In his weekly radio and Internet address, Obama said the 11th anniversary of the attack next week is "a time to remember the nearly 3,000 innocent men, women and children we lost, and the families they left behind."
"It's a chance to honor the courage of the first responders who risked their lives -- on that day, and every day since," he said. "And it's an opportunity to give thanks for our men and women in uniform who have served and sacrificed, sometimes far from home, to keep our country safe."
Obama said Tuesday's anniversary is "a time to reflect on just how far we've come as a nation these past 11 years."
He said the last decade has been difficult but the United States has "come back stronger as a nation."

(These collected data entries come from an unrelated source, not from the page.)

--- config.mk ---
export PLATFORM = sky130hd
export DESIGN_NAME = crc_frame_ctrl
export DESIGN_NICKNAME = d
export VERILOG_FILES = /design/src/rtl/crc_frame_ctrl.sv
export SDC_FILE = /design/constraint.sdc
export NUM_CORES = 1
export LEC_CHECK = 0
export ABC_AREA = 0
export CORE_UTILIZATION = 45
export CTS_CLUSTER_DIAMETER = 100
export DETAILED_ROUTE_END_ITERATION = 8
export GPL_ROUTABILITY_DRIVEN = 1
export HOLD_SLACK_MARGIN = 0.15
export PLACE_DENSITY = 0.69
export SETUP_SLACK_MARGIN = 0.1
export SKIP_LAST_GASP = 1
export SLEW_MARGIN = 20
export SYNTH_ARGS = -nofsm -noshare
export SYNTH_HDL_FRONTEND = slang
export SYNTH_SLANG_ARGS = --single-unit
--- constraint.sdc ---
create_clock -name CLK -period 4.1 [get_ports CLK]
set_input_delay 1.025 -clock CLK [delete_from_list [all_inputs] [get_ports CLK]]
set_output_delay 1.025 -clock CLK [all_outputs]
set_load 0.01 [all_outputs]
===== src/rtl/rdc_pkg.sv =====
// Mode encodings for the source-select / field-reduce stage.
// The control unit imports the same constants.
package rdc_pkg;

  typedef enum logic [1:0] {
    RDC_PASS = 2'b00,
    RDC_ZRED = 2'b01,
    RDC_SRED = 2'b10,
    RDC_HOLD = 2'b11
  } rdc_mode_e;

endpackage : rdc_pkg


===== src/rtl/field_reduce.sv =====
// Combinational field reduction: pass through, or keep the low RW bits
// with zero or sign extension back to WIDTH.
module field_reduce
  import rdc_pkg::*;
#(
  parameter int WIDTH = 32,
  parameter int RW    = 5
) (
  input  logic [WIDTH-1:0] v,
  input  logic [1:0]       mode,
  output logic [WIDTH-1:0] r
);

  // NOTE: combinational blocks assign a default first so that no path
  // leaves r unassigned; a missing default would infer a latch.
  always_comb begin
    r = '0;
    case (mode)
      RDC_PASS: r = v;
      RDC_ZRED: r = {{(WIDTH-RW){1'b0}}, v[RW-1:0]};
      RDC_SRED: r = {{(WIDTH-RW){v[RW-1]}}, v[RW-1:0]};
      default:  r = '0;
    endcase
  end

endmodule : field_reduce


===== src/rtl/rdc_src_sel_reg.sv =====
// Registered NSRC:1 source select followed by field reduction, with a
// valid flag and a sticky illegal-select error for the control unit.
module rdc_src_sel_reg
  import rdc_pkg::*;
#(
  parameter  int WIDTH  = 32,
  parameter  int NSRC   = 2,
  parameter  int RW     = 5,
  localparam int SELW   = $clog2(NSRC),
  localparam int SELW_P = (SELW < 1) ? 1 : SELW
) (
  input  logic                  clk,
  input  logic                  reset,
  input  logic [NSRC*WIDTH-1:0] src_i,
  input  logic [SELW_P-1:0]     sel_i,
  input  logic [1:0]            mode_i,
  input  logic                  load_i,
  input  logic                  clr_i,
  output logic [WIDTH-1:0]      data_o,
  output logic                  valid_o,
  output logic                  err_o
);

  // One extra bit so NSRC itself is representable when it is a power of 2.
  localparam logic [SELW_P:0] NSRC_W = (SELW_P+1)'(NSRC);

  logic [WIDTH-1:0] sel_val;
  logic [WIDTH-1:0] red_val;
  logic             sel_legal;

  logic [WIDTH-1:0] data_d,  data_q;
  logic             valid_d, valid_q;
  logic             err_d,   err_q;

  // An out-of-range index matches no slice and leaves sel_val at zero.
  always_comb begin
    sel_val = '0;
    for (int k = 0; k < NSRC; k++) begin
      if (sel_i == SELW_P'(k)) sel_val = src_i[k*WIDTH +: WIDTH];
    end
  end

  assign sel_legal = ({1'b0, sel_i} < NSRC_W);

  field_reduce #(
    .WIDTH (WIDTH),
    .RW    (RW)
  ) u_field_reduce (
    .v    (sel_val),
    .mode (mode_i),
    .r    (red_val)
  );

  // Priority: clear, then load, then hold. HOLD mode skips the error check.
  always_comb begin
    data_d  = data_q;
    valid_d = valid_q;
    err_d   = err_q;
    if (clr_i) begin
      data_d  = '0;
      valid_d = 1'b0;
      err_d   = 1'b0;
    end else if (load_i) begin
      case (mode_i)
        RDC_PASS, RDC_ZRED, RDC_SRED: begin
          valid_d = 1'b1;
          if (sel_legal) begin
            data_d = red_val;
          end else begin
            data_d = '0;
            err_d  = 1'b1;
          end
        end
        RDC_HOLD: ;
        default:  data_d = '0;
      endcase
    end
  end

  // NOTE: state is updated with non-blocking assignments only, so every
  // flop samples its _d value from before the edge.
  always_ff @(posedge clk or negedge reset) begin
    if (!reset) begin
      data_q  <= '0;
      valid_q <= 1'b0;
      err_q   <= 1'b0;
    end else begin
      data_q  <= data_d;
      valid_q <= valid_d;
      err_q   <= err_d;
    end
  end

  assign data_o  = data_q;
  assign valid_o = valid_q;
  assign err_o   = err_q;

endmodule : rdc_src_sel_reg
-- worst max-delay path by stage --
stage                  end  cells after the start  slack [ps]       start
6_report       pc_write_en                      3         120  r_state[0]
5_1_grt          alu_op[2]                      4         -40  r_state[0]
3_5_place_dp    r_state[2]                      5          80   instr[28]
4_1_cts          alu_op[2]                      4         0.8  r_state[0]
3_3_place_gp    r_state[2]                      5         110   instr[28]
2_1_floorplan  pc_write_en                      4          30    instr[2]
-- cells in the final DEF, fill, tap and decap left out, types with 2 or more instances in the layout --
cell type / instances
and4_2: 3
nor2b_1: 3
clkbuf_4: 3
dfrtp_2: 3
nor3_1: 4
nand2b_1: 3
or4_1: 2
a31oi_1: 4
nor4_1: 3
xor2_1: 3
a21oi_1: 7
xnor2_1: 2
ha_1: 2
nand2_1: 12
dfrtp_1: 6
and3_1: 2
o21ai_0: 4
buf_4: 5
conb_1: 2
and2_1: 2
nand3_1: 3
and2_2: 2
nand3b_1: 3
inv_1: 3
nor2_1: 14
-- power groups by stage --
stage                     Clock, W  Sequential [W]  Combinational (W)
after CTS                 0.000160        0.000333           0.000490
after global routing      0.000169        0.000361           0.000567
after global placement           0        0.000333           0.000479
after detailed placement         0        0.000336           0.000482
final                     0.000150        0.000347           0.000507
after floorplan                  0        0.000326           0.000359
<file path="src/rtl/kernel_sequencer.sv">
// rtl/kernel_sequencer.sv - ALU kernel-reduction sequencer with pipeline arbitration
// Optional zero-lane skipping is enabled with `define KSEQ_ZERO_SKIP_EN.
module kernel_sequencer #(
    parameter int BUS   = 4,
    parameter int LANES = 4
) (
    input  logic                 clk,
    input  logic                 rst_n,
    input  logic                 start,
    input  logic [LANES-1:0]     kernel_reg,
    input  logic [LANES*BUS-1:0] cache,
    output logic                 busy,
    output logic                 done,
    output logic [BUS-1:0]       kernel_result,
    output logic [3:0]           kernel_flags,
    input  logic                 pipe_valid,
    input  logic [BUS-1:0]       pipe_opa,
    input  logic [BUS-1:0]       pipe_opb,
    input  logic [1:0]           pipe_funtype,
    input  logic [1:0]           pipe_funcode,
    output logic                 pipe_stall,
    output logic [BUS-1:0]       alu_opa,
    output logic [BUS-1:0]       alu_opb,
    output logic [1:0]           alu_funtype,
    output logic [1:0]           alu_funcode,
    input  logic [BUS-1:0]       alu_result,
    input  logic [3:0]           alu_cpsr
);

    localparam int IW = (LANES > 1) ? $clog2(LANES) : 1;

    typedef enum logic [1:0] {
        IDLE = 2'd0,
        STEP = 2'd1,
        DONE = 2'd2
    } state_t;

    state_t               state;
    logic [LANES*BUS-1:0] cache_q;
    logic [LANES-1:0]     kern_q;
    logic [BUS-1:0]       acc;
    logic [3:0]           flags;
    logic [IW-1:0]        idx;
    logic [BUS-1:0]       lane_val;

    assign lane_val = cache_q[idx*BUS +: BUS];

`ifdef KSEQ_ZERO_SKIP_EN
    logic [LANES-1:0] nz_in;
    logic [LANES-1:0] nz_q;
    logic [IW:0]      first_lane;
    logic [IW:0]      next_lane;

    // Returns {found, index} of the lowest nonzero lane at or above 'from'.
    function automatic logic [IW:0] find_lane(input logic [LANES-1:0] nz, input int from);
        logic [IW:0] r;
        r = '0;
        for (int i = LANES - 1; i >= 0; i--) begin
            if (i >= from && nz[i]) begin
                r = {1'b1, IW'(i)};
            end
        end
        return r;
    endfunction

    always_comb begin
        nz_in = '0;
        nz_q  = '0;
        for (int i = 0; i < LANES; i++) begin
            nz_in[i] = |cache[i*BUS +: BUS];
            nz_q[i]  = |cache_q[i*BUS +: BUS];
        end
        first_lane = find_lane(nz_in, 0);
        next_lane  = find_lane(nz_q, int'(idx) + 1);
    end
`endif

    always_ff @(posedge clk or negedge rst_n) begin
        if (!rst_n) begin
            state         <= IDLE;
            cache_q       <= '0;
            kern_q        <= '0;
            acc           <= '0;
            flags         <= '0;
            idx           <= '0;
            done          <= 1'b0;
            kernel_result <= '0;
            kernel_flags  <= '0;
        end else begin
            done <= 1'b0;
            case (state)
                IDLE: begin
                    if (start) begin
                        cache_q <= cache;
                        kern_q  <= kernel_reg;
                        acc     <= '0;
                        flags   <= '0;
`ifdef KSEQ_ZERO_SKIP_EN
                        if (first_lane[IW]) begin
                            idx   <= first_lane[IW-1:0];
                            state <= STEP;
                        end else begin
                            idx           <= '0;
                            state         <= DONE;
                            done          <= 1'b1;
                            kernel_result <= '0;
                            kernel_flags  <= '0;
                        end
`else
                        idx   <= '0;
                        state <= STEP;
`endif
                    end
                end
                STEP: begin
                    acc   <= alu_result;
                    flags <= alu_cpsr;
`ifdef KSEQ_ZERO_SKIP_EN
                    if (!next_lane[IW]) begin
`else
                    if (idx == IW'(LANES - 1)) begin
`endif
                        state         <= DONE;
                        done          <= 1'b1;
                        kernel_result <= alu_result;
                        kernel_flags  <= alu_cpsr;
                    end else begin
`ifdef KSEQ_ZERO_SKIP_EN
                        idx <= next_lane[IW-1:0];
`else
                        idx <= idx + IW'(1);
`endif
                    end
                end
                DONE: begin
                    state <= IDLE;
                end
                default: begin
                    state <= IDLE;
                end
            endcase
        end
    end

    // The sequencer owns the ALU only in STEP; DONE already hands it back.
    always_comb begin
        alu_opa     = pipe_opa;
        alu_opb     = pipe_opb;
        alu_funtype = pipe_funtype;
        alu_funcode = pipe_funcode;
        if (state == STEP) begin
            alu_opa     = acc;
            alu_opb     = lane_val;
            alu_funtype = 2'b00;
            alu_funcode = kern_q[idx] ? 2'b00 : 2'b01;
        end
    end

    assign busy       = (state != IDLE);
    assign pipe_stall = pipe_valid & (state == STEP);

endmodule
</file>
<file path="config.mk">
export PLATFORM = sky130hd
export DESIGN_NAME = kernel_sequencer
export DESIGN_NICKNAME = d
export VERILOG_FILES = /design/src/rtl/kernel_sequencer.sv
export SDC_FILE = /design/constraint.sdc
export NUM_CORES = 1
export LEC_CHECK = 0
export ABC_AREA = 1
export BUFFER_PORTS_ARGS = -buffer_cell sky130_fd_sc_hd__clkbuf_2
export CORE_ASPECT_RATIO = 0.75
export CORE_MARGIN = 5
export CORE_UTILIZATION = 35
export CTS_BUF_LIST = sky130_fd_sc_hd__clkbuf_16
export DETAILED_ROUTE_END_ITERATION = 10
export PLACE_DENSITY = 0.67
export SYNTH_ARGS = -nofsm -noshare
export SYNTH_HDL_FRONTEND = slang
export SYNTH_SLANG_ARGS = --single-unit
</file>
<file path="constraint.sdc">
create_clock -name clk -period 2.4 [get_ports clk]
set_input_delay 0.36 -clock clk [delete_from_list [all_inputs] [get_ports clk]]
set_output_delay 0.36 -clock clk [all_outputs]
set_load 0.02 [all_outputs]
</file>
==> flow_summary_export.csv <==
group,metric,value,unit
critical_path,crit_type,"register to primary output",
synthesis,ys_types,17,
clock_network,numCtsBuffers,5,
layout,diodes,0,
synthesis,synth_mux_area_share,0,%
route,via_per_inst,4.499,
synthesis,synth-adder-area-share,0.6911,%
floorplanning,floorplan.initialDensity,36.54,%
synthesis,synth-xor-area-share,0,%
route,first_pass_iters,4,
run_status,status,"completed",
sta,max_freq,493.8,MHz
place,dp_slack,692.4,ps
synthesis,synth-simple-area-share,24.60,%
layout,post-route-util,46.29,%
place,dpl.hpwl,3.216,mm
clock_network,postCtsHoldBufs,0,
synthesis,async_flop_share,100.0,%
sta,hold_viol,0,
floorplanning,die_w,93.05,um
route,wl_per_cell,12.00,um
sta,tns,0,ps
clock_network,cts-root-buf,"clkbuf_16",
power_and_ir_drop,peakVddDrop,0.4765,mV
sta,finalSetupViolCount,0,
sta,clock_skew,7.800,ps
clock_network,post_cts_buffers,0,
clock_network,post_cts_resized,0,
layout,nets,333,
synthesis,yosys_register_bits,37,
clock_network,clk-insertion-delay-late,280,ps
route,drt_iter0_markers,72,
synthesis,ys_seq_area_share,51.14,%
power_and_ir_drop,p_leak,0.001317,uW
sta,setup_ws,375.1,ps
place,io_buffers,66,
clock_network,clkSinkCount,37,
route,drc,0,
synthesis,synth_top_area_share,51.14,%
floorplanning,die_area,0.006726,mm2
place,dp_cells,341,
clock_network,cts_tree,"yes",
synthesis,ys_top_cells_by_count,"71 x nand2_1, 37 x dfrtp_1, 33 x inv_1, 21 x nor2_1, 16 x a21oi_2",
critical_path,required,2040,ps
sta,period_share,84.37,%
critical_path,cp.arrival,1660,ps
route,ant_nets,0,
global_route,gr-total-overflow,0,
synthesis,yosys.area.top_type,"dfrtp_1",
floorplanning,io_pins,67,
global_route,grt_pass1_vias,1525,
layout,layout-drive-gt1-share,33.56,%
sta,worst_pin_slew,909.5,ps
layout,synthToLayoutAreaGrowth,26.68,%
layout,fin_cells,349,
synthesis,synth_edf_count,0,
power_and_ir_drop,power.density,1431,mW/mm2
clock_network,cts.clk_slew.worst_paths,60,ps
sta,rsz0062_at_grt,"no",
place,globalplace.congestion,0.7561,
critical_path,critPathLaunchType,"register",
synthesis,syn_area,0.001810,mm2
clock_network,clock_path_buffers,2,
synthesis,yosysWarnings,0,
sta,maxSlewHeadroom,39.37,%
synthesis,synth_compound_area_share,12.16,%
critical_path,critPathCaptureType,"primary output",
sta,slew_viol_final,0,
synthesis,syn_inst,223,
synthesis,synth_most_common_cell,"nand2_1",
synthesis,avgSynthCellArea,8.119,um2
synthesis,synth_nets,268,
floorplanning,core,0.004955,mm2
layout,finalInstanceArea,0.002293,mm2
global_route,antenna_found_initial,0,
global_route,grt_pass1_wl,7.024,mm
floorplanning,die_h,72.29,um
hold_path,hp-class,"input pin to asynchronous set/reset pin",
synthesis,synth_top_family_by_area,"simple AND/OR/NAND/NOR gates",
sta,finalCriticalPeriod,2025,ps
critical_path,crit_fanout,12,
floorplanning,core.rowCount,22,
global_route,grt_max_degree,38,
place,placed_area,0.002151,mm2
synthesis,synth_area_leaders,"dfrtp_1 51%, nand2_1 15%, a21oi_2 7.7%",
route,vias,1570,
clock_network,h-tree-depth,2,
job,cap_viol_max_count,0,
route,wirelength,4.188,mm
global_route,grt_util_all_layers,13.16,%
synthesis,ys.flop_type,"dfrtp_1",
## critical path, cell delays in order (launching register included)
cell and delay, ps:
dfrtp_1 550, inv_1 260, nand2_1 110, nand3_1 70, nand2_1 80, nand2_1 50, nand2_1 80, clkbuf_2 170
## placed cells by master, fill, tap and decap left out, types with 2 or more instances in the layout
cell type,Yosys,routed
o22ai_1,4,4
nand2_2,3,3
inv_1,33,33
nand3_1,14,14
clkinv_2,0,2
nand2_1,71,71
clkbuf_2,0,66
clkbuf_16,0,5
nor2_1,21,21
a21oi_2,16,16
o21ai_1,5,5
o21ai_0,6,6
dfrtp_1,37,37
## state kept, by name (all words and copies together) (netlist names)
name / flops
kernel_flags: 4
done: 1
idx: 2
state: 2
kernel_result: 4
kern_q: 4
cache_q: 16
acc: 4
## cell families after synthesis
| group | after synthesis |
|---|---|
| buffers and inverters | 44 |
| adders and majority gates | 1 |
| AOI/OAI and AO/OA | 31 |
| DFF | 37 |
| and+or+nand+nor | 110 |
## metrics by stage
step,power [uW],hold slack (ps)
global route,3574,264.4
detailed placement,2695,464.0
finish,3283,207.0
floorplan,2270,64.41
CTS,3337,238.7
global placement,2667,461.0
## final timing paths
kind	startpoint	end	slack [ps]	depth (start not counted)
setup / recovery	idx[0]	alu_opb[0]	380	7
hold / removal	rst_n	kernel_result[1]	210	1
setup reg to reg	state[1]	acc[1]	800	4
hold reg to reg	kern_q[1]	kern_q[1]	480	2
max in group asynchronous	rst_n	kernel_flags[3]	1630	1
min in group clk	alu_cpsr[0]	kernel_flags[0]	270	3
## routing by layer
metal,part of all wire (%),vias up,GRT usage [%]
li1,-,815,-
met1,49,709,18.90
met2,43,42,18.60
met3,7.1,4,4.974
met4,0.60,0,3.415
met5,0,-,0
## power by group
group / total [uW] / switching [uW] / internal, uW
logic: 1590 / 1070 / 526
clock network: 623 / 243 / 380
registers: 1070 / 148 / 919
## area by class of cell
cell class / count / area (um2)
Inverter: 35 / 133.9
Clock buffer: 5 / 125.1
Tap cell: 60 / 75.07
Timing Repair Buffer: 67 / 337.8
Multi-Input combinational cell: 142 / 678.2
Fill cell: 507 / 2661
Clock inverter: 3 / 17.52
Sequential cell: 37 / 925.9
Power figures use the tool's default switching activity.
## config.mk

```make
export PLATFORM = sky130hd
export DESIGN_NAME = alu_sequencer
export DESIGN_NICKNAME = d
export VERILOG_FILES = /design/src/rtl/alu_sequencer.sv
export SDC_FILE = /design/constraint.sdc
export NUM_CORES = 1
export LEC_CHECK = 0
export ABC_AREA = 1
export ABC_CLOCK_PERIOD_IN_PS = 3650
export BUFFER_PORTS_ARGS = -buffer_cell sky130_fd_sc_hd__buf_2
export CAP_MARGIN = 20
export CORE_UTILIZATION = 29
export DETAILED_ROUTE_END_ITERATION = 12
export GPL_TIMING_DRIVEN = 0
export SETUP_SLACK_MARGIN = 0.4
export SLEW_MARGIN = 20
export SYNTH_ARGS = -nofsm -noshare
export SYNTH_HDL_FRONTEND = slang
export SYNTH_SLANG_ARGS = --single-unit
```

## constraint.sdc

```tcl
create_clock -name clk -period 3.65 [get_ports clk]
set_input_delay 0.1825 -clock clk [delete_from_list [all_inputs] [get_ports clk]]
set_output_delay 0.1825 -clock clk [all_outputs]
set_load 0.02 [all_outputs]
```
===== src/rtl/rc4_pkg.sv =====
// Shared RC4 definitions: byte/message-index widths, default message length,
// and the PRGA state encoding. Also used by the key-scheduling block.
package rc4_pkg;

    localparam int unsigned BYTE_W      = 8;   // S-array entries, i, j, data bytes
    localparam int unsigned ADDR_W      = 5;   // message byte index k
    localparam int unsigned RC4_MSG_LEN = 32;  // default bytes per run
    localparam int unsigned BYTE_CYCLES = 12;  // clock cycles spent per message byte

    // One pass through SET_I..WR_D handles one message byte.
    typedef enum logic [3:0] {
        IDLE   = 4'd0,
        SET_I  = 4'd1,
        WAIT_I = 4'd2,
        GET_I  = 4'd3,
        SET_J  = 4'd4,
        WAIT_J = 4'd5,
        GET_J  = 4'd6,
        WR_I   = 4'd7,
        WR_J   = 4'd8,
        SET_F  = 4'd9,
        WAIT_F = 4'd10,
        GET_F  = 4'd11,
        WR_D   = 4'd12,
        DONE   = 4'd13
    } prga_state_t;

    // States in which the S-array swap is written back.
    function automatic logic is_s_write(input prga_state_t st);
        return (st == WR_I) || (st == WR_J);
    endfunction

    // States that present the S address of the current f lookup.
    function automatic logic is_f_read(input prga_state_t st);
        return (st == SET_F) || (st == WAIT_F) || (st == GET_F);
    endfunction

endpackage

"We took the fight to al-Qaida, decimated their leadership, and put them on a path to defeat," the president said. "And thanks to the courage and skill of our intelligence personnel and armed forces, Osama bin Laden will never threaten America again."
Obama said the United States, "instead of pulling back from the world," has strengthened international alliances and improved domestic security.
"As Americans, we refuse to live in fear," he said. "Today, a new tower rises above the New York skyline. And our country is stronger, safer and more respected in the world.
"Eleven years later, that's the legacy of 9/11 -- the ability to say with confidence that no adversary and no act of terrorism can change who we are," Obama said. "We are Americans, and we will protect and preserve this country we love. On this solemn anniversary, let's remember those we lost, let us reaffirm the values they stood for, and let us keep moving forward as one nation and one people."